Older subjects tend to demonstrate greater deficits on tasks requiring immediate adaptive ability, and to perform better on tasks requiring use of stored information or previous experience. There are some age-related norms to address this problem. Pauker (1977), for example, supplied means and standard deviations for five age levels (for subjects between the ages of 19 and 76) for the seven commonly used HRNB scores and the Impairment Index using WAIS Full Scale IQ as a covariate.

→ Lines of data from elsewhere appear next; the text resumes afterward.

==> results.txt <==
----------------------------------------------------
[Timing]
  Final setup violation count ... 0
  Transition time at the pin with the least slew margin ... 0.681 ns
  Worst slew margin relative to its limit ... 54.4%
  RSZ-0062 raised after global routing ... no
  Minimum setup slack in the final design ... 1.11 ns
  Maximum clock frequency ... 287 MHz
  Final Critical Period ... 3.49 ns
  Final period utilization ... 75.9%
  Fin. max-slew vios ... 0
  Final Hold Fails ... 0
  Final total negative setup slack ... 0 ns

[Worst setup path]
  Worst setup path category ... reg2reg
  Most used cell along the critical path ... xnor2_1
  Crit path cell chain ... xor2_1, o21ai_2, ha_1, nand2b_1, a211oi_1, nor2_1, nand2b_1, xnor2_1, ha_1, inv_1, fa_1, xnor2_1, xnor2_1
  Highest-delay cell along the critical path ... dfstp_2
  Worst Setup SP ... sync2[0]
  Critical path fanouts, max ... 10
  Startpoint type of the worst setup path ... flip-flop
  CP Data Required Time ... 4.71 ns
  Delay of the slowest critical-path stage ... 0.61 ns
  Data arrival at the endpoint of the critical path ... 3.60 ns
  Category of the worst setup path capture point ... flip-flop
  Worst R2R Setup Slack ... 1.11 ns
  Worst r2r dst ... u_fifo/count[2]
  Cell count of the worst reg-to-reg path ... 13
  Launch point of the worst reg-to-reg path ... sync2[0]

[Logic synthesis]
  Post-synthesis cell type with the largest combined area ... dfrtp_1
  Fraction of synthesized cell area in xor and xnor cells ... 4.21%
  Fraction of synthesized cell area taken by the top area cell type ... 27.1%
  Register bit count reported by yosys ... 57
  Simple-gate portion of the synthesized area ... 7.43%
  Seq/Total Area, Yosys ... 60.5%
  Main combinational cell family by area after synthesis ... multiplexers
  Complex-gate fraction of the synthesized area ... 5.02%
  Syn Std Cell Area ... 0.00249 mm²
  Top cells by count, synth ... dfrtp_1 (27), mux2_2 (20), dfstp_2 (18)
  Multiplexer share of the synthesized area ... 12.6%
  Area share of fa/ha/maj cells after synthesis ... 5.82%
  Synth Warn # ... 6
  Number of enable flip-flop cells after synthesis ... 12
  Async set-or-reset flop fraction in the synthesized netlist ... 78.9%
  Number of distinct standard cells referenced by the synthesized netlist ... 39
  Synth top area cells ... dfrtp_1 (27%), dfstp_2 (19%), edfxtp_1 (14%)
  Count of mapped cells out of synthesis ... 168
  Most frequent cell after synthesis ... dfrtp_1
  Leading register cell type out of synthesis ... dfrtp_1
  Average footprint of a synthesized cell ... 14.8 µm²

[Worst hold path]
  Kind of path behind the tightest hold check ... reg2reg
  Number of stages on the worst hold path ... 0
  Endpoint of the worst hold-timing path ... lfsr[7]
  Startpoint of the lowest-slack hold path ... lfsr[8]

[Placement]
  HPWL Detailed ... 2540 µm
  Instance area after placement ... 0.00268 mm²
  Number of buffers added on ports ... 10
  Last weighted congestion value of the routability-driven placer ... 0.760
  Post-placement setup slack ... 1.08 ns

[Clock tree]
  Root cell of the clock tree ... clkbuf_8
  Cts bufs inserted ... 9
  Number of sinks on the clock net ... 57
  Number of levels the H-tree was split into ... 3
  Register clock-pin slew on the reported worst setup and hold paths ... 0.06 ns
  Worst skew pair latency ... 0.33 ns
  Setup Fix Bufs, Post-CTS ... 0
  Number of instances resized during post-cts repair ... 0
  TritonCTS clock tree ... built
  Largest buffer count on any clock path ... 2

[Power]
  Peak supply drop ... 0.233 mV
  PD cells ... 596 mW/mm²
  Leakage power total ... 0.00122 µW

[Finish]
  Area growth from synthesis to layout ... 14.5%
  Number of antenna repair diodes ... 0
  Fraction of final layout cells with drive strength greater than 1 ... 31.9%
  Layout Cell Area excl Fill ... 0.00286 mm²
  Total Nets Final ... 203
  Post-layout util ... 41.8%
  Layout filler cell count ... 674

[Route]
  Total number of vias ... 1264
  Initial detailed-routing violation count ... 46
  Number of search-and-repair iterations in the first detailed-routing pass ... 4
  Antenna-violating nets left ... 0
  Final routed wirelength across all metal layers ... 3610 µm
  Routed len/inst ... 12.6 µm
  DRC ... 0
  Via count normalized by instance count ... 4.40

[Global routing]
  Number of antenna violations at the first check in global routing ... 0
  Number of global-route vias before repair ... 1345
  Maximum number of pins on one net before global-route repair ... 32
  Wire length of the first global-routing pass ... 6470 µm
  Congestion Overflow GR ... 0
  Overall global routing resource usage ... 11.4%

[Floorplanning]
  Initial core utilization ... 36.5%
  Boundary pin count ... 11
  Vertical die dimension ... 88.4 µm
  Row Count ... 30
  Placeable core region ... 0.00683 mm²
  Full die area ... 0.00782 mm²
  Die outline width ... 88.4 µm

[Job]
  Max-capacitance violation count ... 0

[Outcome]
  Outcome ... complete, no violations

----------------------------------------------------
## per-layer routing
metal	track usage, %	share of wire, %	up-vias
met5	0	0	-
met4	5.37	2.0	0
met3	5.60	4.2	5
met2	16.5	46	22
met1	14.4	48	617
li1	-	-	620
<file path="config.mk">
export PLATFORM = sky130hd
export DESIGN_NAME = switch_debouncer
export DESIGN_NICKNAME = d
export VERILOG_FILES = /design/src/rtl/switch_debouncer.sv
export SDC_FILE = /design/constraint.sdc
export NUM_CORES = 1
export LEC_CHECK = 0
export BUFFER_PORTS_ARGS = -buffer_cell sky130_fd_sc_hd__buf_2
export CAP_MARGIN = 20
export CORE_ASPECT_RATIO = 0.5
export CORE_UTILIZATION = 50
export CTS_CLUSTER_DIAMETER = 30
export DETAILED_ROUTE_END_ITERATION = 10
export GPL_TIMING_DRIVEN = 1
export PLACE_DENSITY = 0.66
export SLEW_MARGIN = 25
export SYNTH_ARGS = -nofsm -noshare
export SYNTH_HDL_FRONTEND = slang
export SYNTH_SLANG_ARGS = --single-unit
</file>
<file path="constraint.sdc">
create_clock -name clk -period 5.17 [get_ports clk]
set_clock_uncertainty 0.15 [all_clocks]
set_input_delay 0.7755 -clock clk [delete_from_list [all_inputs] [get_ports clk]]
set_output_delay 0.7755 -clock clk [all_outputs]
set_load 0.02 [all_outputs]
</file>
<file path="config.mk">
export PLATFORM = sky130hd
export DESIGN_NAME = mc_ctrl
export DESIGN_NICKNAME = d
export VERILOG_FILES = /design/src/rtl/mc_ctrl.sv
export SDC_FILE = /design/constraint.sdc
export NUM_CORES = 1
export LEC_CHECK = 0
export BUFFER_PORTS_ARGS = -buffer_cell sky130_fd_sc_hd__buf_2
export CORE_UTILIZATION = 51
export DETAILED_ROUTE_END_ITERATION = 10
export GPL_ROUTABILITY_DRIVEN = 1
export PLACE_DENSITY = 0.91
export SLEW_MARGIN = 20
export SYNTH_ARGS = -nofsm -noshare
export SYNTH_HDL_FRONTEND = slang
export SYNTH_SLANG_ARGS = --single-unit
</file>
<file path="constraint.sdc">
create_clock -name clk -period 4.8 [get_ports clk]
set_input_delay 0.48 -clock clk [delete_from_list [all_inputs] [get_ports clk]]
set_output_delay 0.48 -clock clk [all_outputs]
set_load 0.01 [all_outputs]
</file>
--- config.mk ---
export PLATFORM = sky130hd
export DESIGN_NAME = tone_synth
export DESIGN_NICKNAME = d
export VERILOG_FILES = /design/src/rtl/tone_synth.sv
export SDC_FILE = /design/constraint.sdc
export NUM_CORES = 1
export LEC_CHECK = 0
export BUFFER_PORTS_ARGS = -buffer_cell sky130_fd_sc_hd__buf_2
export CELL_PAD_IN_SITES_DETAIL_PLACEMENT = 0
export CELL_PAD_IN_SITES_GLOBAL_PLACEMENT = 1
export CORE_ASPECT_RATIO = 0.9
export CORE_MARGIN = 2
export CORE_UTILIZATION = 42
export CTS_BUF_LIST = sky130_fd_sc_hd__clkbuf_8
export CTS_CLUSTER_SIZE = 10
export DETAILED_ROUTE_END_ITERATION = 7
export MAX_ROUTING_LAYER = met4
export PLACE_DENSITY = 0.85
export SLEW_MARGIN = 20
export SYNTH_ARGS = -nofsm -noshare
export SYNTH_HDL_FRONTEND = slang
export SYNTH_SLANG_ARGS = --single-unit
--- constraint.sdc ---
create_clock -name clk -period 3.13 [get_ports clk]
set_input_delay 0.7825 -clock clk [delete_from_list [all_inputs] [get_ports clk]]
set_output_delay 0.7825 -clock clk [all_outputs]
set_load 0.005 [all_outputs]
### src/rtl/sipo_deser_pkg.sv
// Shared types and helpers for the sipo_deser serial-to-parallel deserialiser.
// Elaboration helpers keep the beat arithmetic in one place for the core, top and interface.
package sipo_pkg;

  typedef enum logic {
    S_FILL = 1'b0,
    S_HOLD = 1'b1
  } sipo_state_e;

  localparam int unsigned LANES_MIN = 1;
  localparam int unsigned LANES_MAX = 8;

  function automatic int unsigned beats(input int unsigned word_w, input int unsigned lanes);
    return word_w / lanes;
  endfunction

  function automatic bit lanes_ok(input int unsigned lanes);
    return lanes inside {1, 2, 4, 8};
  endfunction

endpackage

### src/rtl/sipo_deser_if.sv
// Serial-in / word-out bus of sipo_deser; the slave modport is the deserialiser's view.
interface sipo_deser_if #(
  parameter int unsigned WORD_W = 144,
  parameter int unsigned LANES  = 1
);
  import sipo_pkg::*;

  localparam int unsigned BEATS = beats(WORD_W, LANES);
  localparam int unsigned CNT_W = $clog2(BEATS + 1);

  logic              flush;
  logic [LANES-1:0]  ser_in;
  logic              ser_valid;
  logic              ser_ready;
  logic [WORD_W-1:0] out_data;
  logic              out_valid;
  logic              out_ready;
  logic [CNT_W-1:0]  beat_cnt;

  modport master (
    output flush, ser_in, ser_valid, out_ready,
    input  ser_ready, out_data, out_valid, beat_cnt
  );

  modport slave (
    input  flush, ser_in, ser_valid, out_ready,
    output ser_ready, out_data, out_valid, beat_cnt
  );

endinterface

### src/rtl/sipo_deser_shift_core.sv
// LANES-wide shift register with beat counter; done_o flags the beat that completes a word.
// word_o is the register value including the current beat, so the word can be captured on that edge.
module sipo_shift_core
  import sipo_pkg::*;
#(
  parameter  int unsigned WORD_W    = 144,
  parameter  int unsigned LANES     = 1,
  parameter  bit          MSB_FIRST = 1'b1,
  localparam int unsigned BEATS     = beats(WORD_W, LANES),
  localparam int unsigned CNT_W     = $clog2(BEATS + 1)
) (
  input  logic              clk,
  input  logic              rst,
  input  logic              clear_i,
  input  logic              shift_en_i,
  input  logic [LANES-1:0]  ser_i,
  output logic [WORD_W-1:0] sr_o,
  output logic [WORD_W-1:0] word_o,
  output logic [CNT_W-1:0]  cnt_o,
  output logic              done_o
);

  logic [WORD_W-1:0] sr_q, sr_d, shifted;
  logic [CNT_W-1:0]  cnt_q, cnt_d;

  // MSB-first shifts left and enters at the bottom; LSB-first shifts right and enters at the top.
  always_comb begin
    if (MSB_FIRST) shifted = (sr_q << LANES) | WORD_W'(ser_i);
    else           shifted = (sr_q >> LANES) | (WORD_W'(ser_i) << (WORD_W - LANES));
    done_o = shift_en_i && (cnt_q == CNT_W'(BEATS - 1));
    sr_d   = sr_q;
    cnt_d  = cnt_q;
    if (clear_i) begin
      sr_d  = '0;
      cnt_d = '0;
    end else if (shift_en_i) begin
      sr_d  = shifted;
      cnt_d = done_o ? '0 : cnt_q + CNT_W'(1);
    end
  end

  always_ff @(posedge clk or posedge rst) begin
    if (rst) begin
      sr_q  <= '0;
      cnt_q <= '0;
    end else begin
      sr_q  <= sr_d;
      cnt_q <= cnt_d;
    end
  end

  assign sr_o   = sr_q;
  assign word_o = shifted;
  assign cnt_o  = cnt_q;

endmodule

### src/rtl/sipo_deser.sv
// Parametrised SIPO deserialiser: assembles WORD_W-bit words from LANES-bit beats with backpressure.
// Optional feature macro SIPO_DBL_BUF_EN: shift register keeps filling while the output word is held.
module sipo_deser
  import sipo_pkg::*;
#(
  parameter int unsigned WORD_W    = 144,
  parameter int unsigned LANES     = 1,
  parameter bit          MSB_FIRST = 1'b1
) (
  input logic         clk,
  input logic         rst,
  sipo_deser_if.slave bus
);

  localparam int unsigned BEATS = beats(WORD_W, LANES);
  localparam int unsigned CNT_W = $clog2(BEATS + 1);

  if ((WORD_W % LANES) != 0) begin : g_bad_width
    $error("sipo_deser: WORD_W must be a multiple of LANES");
  end
  if (!lanes_ok(LANES)) begin : g_bad_lanes
    $error("sipo_deser: LANES must be 1, 2, 4 or 8");
  end

  sipo_state_e       state_q, state_d;
  logic [WORD_W-1:0] out_data_q, out_data_d;
  logic              out_valid_q, out_valid_d;
  logic              ser_ready;
  logic              shift_en, done;
  logic [WORD_W-1:0] sr, word;
  logic [CNT_W-1:0]  cnt;

  // flush wins over a coincident beat, so the core never sees that beat
  assign shift_en = bus.ser_valid && ser_ready && !bus.flush;

  sipo_shift_core #(
    .WORD_W    (WORD_W),
    .LANES     (LANES),
    .MSB_FIRST (MSB_FIRST)
  ) u_core (
    .clk        (clk),
    .rst        (rst),
    .clear_i    (bus.flush),
    .shift_en_i (shift_en),
    .ser_i      (bus.ser_in),
    .sr_o       (sr),
    .word_o     (word),
    .cnt_o      (cnt),
    .done_o     (done)
  );

  always_ff @(posedge clk or posedge rst) begin
    if (rst) begin
      state_q     <= S_FILL;
      out_data_q  <= '0;
      out_valid_q <= 1'b0;
    end else begin
      state_q     <= state_d;
      out_data_q  <= out_data_d;
      out_valid_q <= out_valid_d;
    end
  end

  always_comb begin
    state_d     = state_q;
    out_data_d  = out_data_q;
    out_valid_d = out_valid_q;
    if (bus.flush) begin
      state_d     = S_FILL;
      out_valid_d = 1'b0;
    end else begin
      unique case (state_q)
`ifdef SIPO_DBL_BUF_EN
        // HOLD here means a finished word is parked in the shift register behind a stalled output
        S_FILL: begin
          if (out_valid_q && bus.out_ready) out_valid_d = 1'b0;
          if (done) begin
            if (!out_valid_q || bus.out_ready) begin
              out_data_d  = word;
              out_valid_d = 1'b1;
            end else begin
              state_d = S_HOLD;
            end
          end
        end
        S_HOLD: begin
          if (bus.out_ready) begin
            out_data_d  = sr;
            out_valid_d = 1'b1;
            state_d     = S_FILL;
          end
        end
`else
        S_FILL: begin
          if (done) begin
            out_data_d  = word;
            out_valid_d = 1'b1;
            state_d     = S_HOLD;
          end
        end
        S_HOLD: begin
          if (bus.out_ready) begin
            out_valid_d = 1'b0;
            state_d     = S_FILL;
          end
        end
`endif
        default: state_d = S_FILL;
      endcase
    end
  end

  always_comb begin
    ser_ready = (state_q == S_FILL);
  end

  assign bus.ser_ready = ser_ready;
  assign bus.out_data  = out_data_q;
  assign bus.out_valid = out_valid_q;
  assign bus.beat_cnt  = cnt;

endmodule

### src/flat_wrapper.sv
// flat-port wrapper written by rule: the top's interface ports become plain ports
module sipo_deser_flat import sipo_pkg::*;
#(
  parameter int unsigned WORD_W    = 144,
  parameter int unsigned LANES     = 1,
  parameter bit          MSB_FIRST = 1'b1
)
  (clk, rst, bus_flush, bus_ser_in, bus_ser_valid, bus_out_ready, bus_ser_ready, bus_out_data, bus_out_valid, bus_beat_cnt);
  sipo_deser_if #(.WORD_W(WORD_W), .LANES(LANES)) bus_i ();
  input logic clk;
  input logic rst;
  input wire logic [$bits(bus_i.flush)-1:0] bus_flush;
  input wire logic [$bits(bus_i.ser_in)-1:0] bus_ser_in;
  input wire logic [$bits(bus_i.ser_valid)-1:0] bus_ser_valid;
  input wire logic [$bits(bus_i.out_ready)-1:0] bus_out_ready;
  output wire logic [$bits(bus_i.ser_ready)-1:0] bus_ser_ready;
  output wire logic [$bits(bus_i.out_data)-1:0] bus_out_data;
  output wire logic [$bits(bus_i.out_valid)-1:0] bus_out_valid;
  output wire logic [$bits(bus_i.beat_cnt)-1:0] bus_beat_cnt;
  assign bus_i.flush = bus_flush;
  assign bus_i.ser_in = bus_ser_in;
  assign bus_i.ser_valid = bus_ser_valid;
  assign bus_i.out_ready = bus_out_ready;
  assign bus_ser_ready = bus_i.ser_ready;
  assign bus_out_data = bus_i.out_data;
  assign bus_out_valid = bus_i.out_valid;
  assign bus_beat_cnt = bus_i.beat_cnt;
  sipo_deser #(.WORD_W(WORD_W), .LANES(LANES), .MSB_FIRST(MSB_FIRST)) u_core (.clk(clk), .rst(rst), .bus(bus_i));
endmodule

Harley et al. (1980) provided T-score conversions based on a sample of veterans for five age ranges from 55 to 79. Schludermann, Schludermann, Merryman, and Brown (1983) provided an excellent review of the neuro- psychological changes associated with aging using Halstead's data from older subjects.
Effect of Education
The patient's educational level can be a confounding variable in performance on the HRNB (Finlayson, Johnson, & Reitan, 1977). Well-educated subjects with neurological deficits may attain relatively high scores, whereas less educated, neurologically intact subjects may obtain low scores indicative of neurological impairment. Vega and Parsons (1967) reported that the Speech Sounds Perception Test and the Seashore Rhythm Test are most susceptible to this effect. Finlayson et al. (1977) reported that education is a confound- ing variable across all of the HRNB subtests.
Effect of Sex
Male-female differences have been reported on the HRNB. For example, in a study using a matched-subjects design for a sample of 47 non neurological subjects and a sample of 47 neurological patients, Dodrill (1979) found that males obtained significantly higher scores on tasks containing a strong motor and/or spatial component (e.g., Finger Tapping;
dynamometer; and Wechsler Memory Scale, Visual Reproduction). On the WAIS, females performed better on the Digit Symbol subtest, whereas males performed better on the Arithmetic, Picture Completion, and Block Design subtests. No significant differences were noted on the WAIS summary measures (Verbal IQ, Performance IQ, and Full Scale IQ). In their evaluation of the Finger Tapping Test, the Form Board, and the State-Trait Anxiety Test, King, Hannay, Masek, and Bums (1978) found a sex effect on the Finger Tapping Test: females performed slower. In females, trait anxiety was also found to be negatively correlated with finger tapping performance and to be positively correlated with the time used to complete the Form Board.
Reliability
Only a limited number of reliability studies have been reported that have assessed the HRNB in its entirety. The focus of the majority of this research has been test-retest reliability. Typically, research in this area has involved calculating the traditional psycho- metric index of reliability, that is, Pearson's coefficient of correlation (r).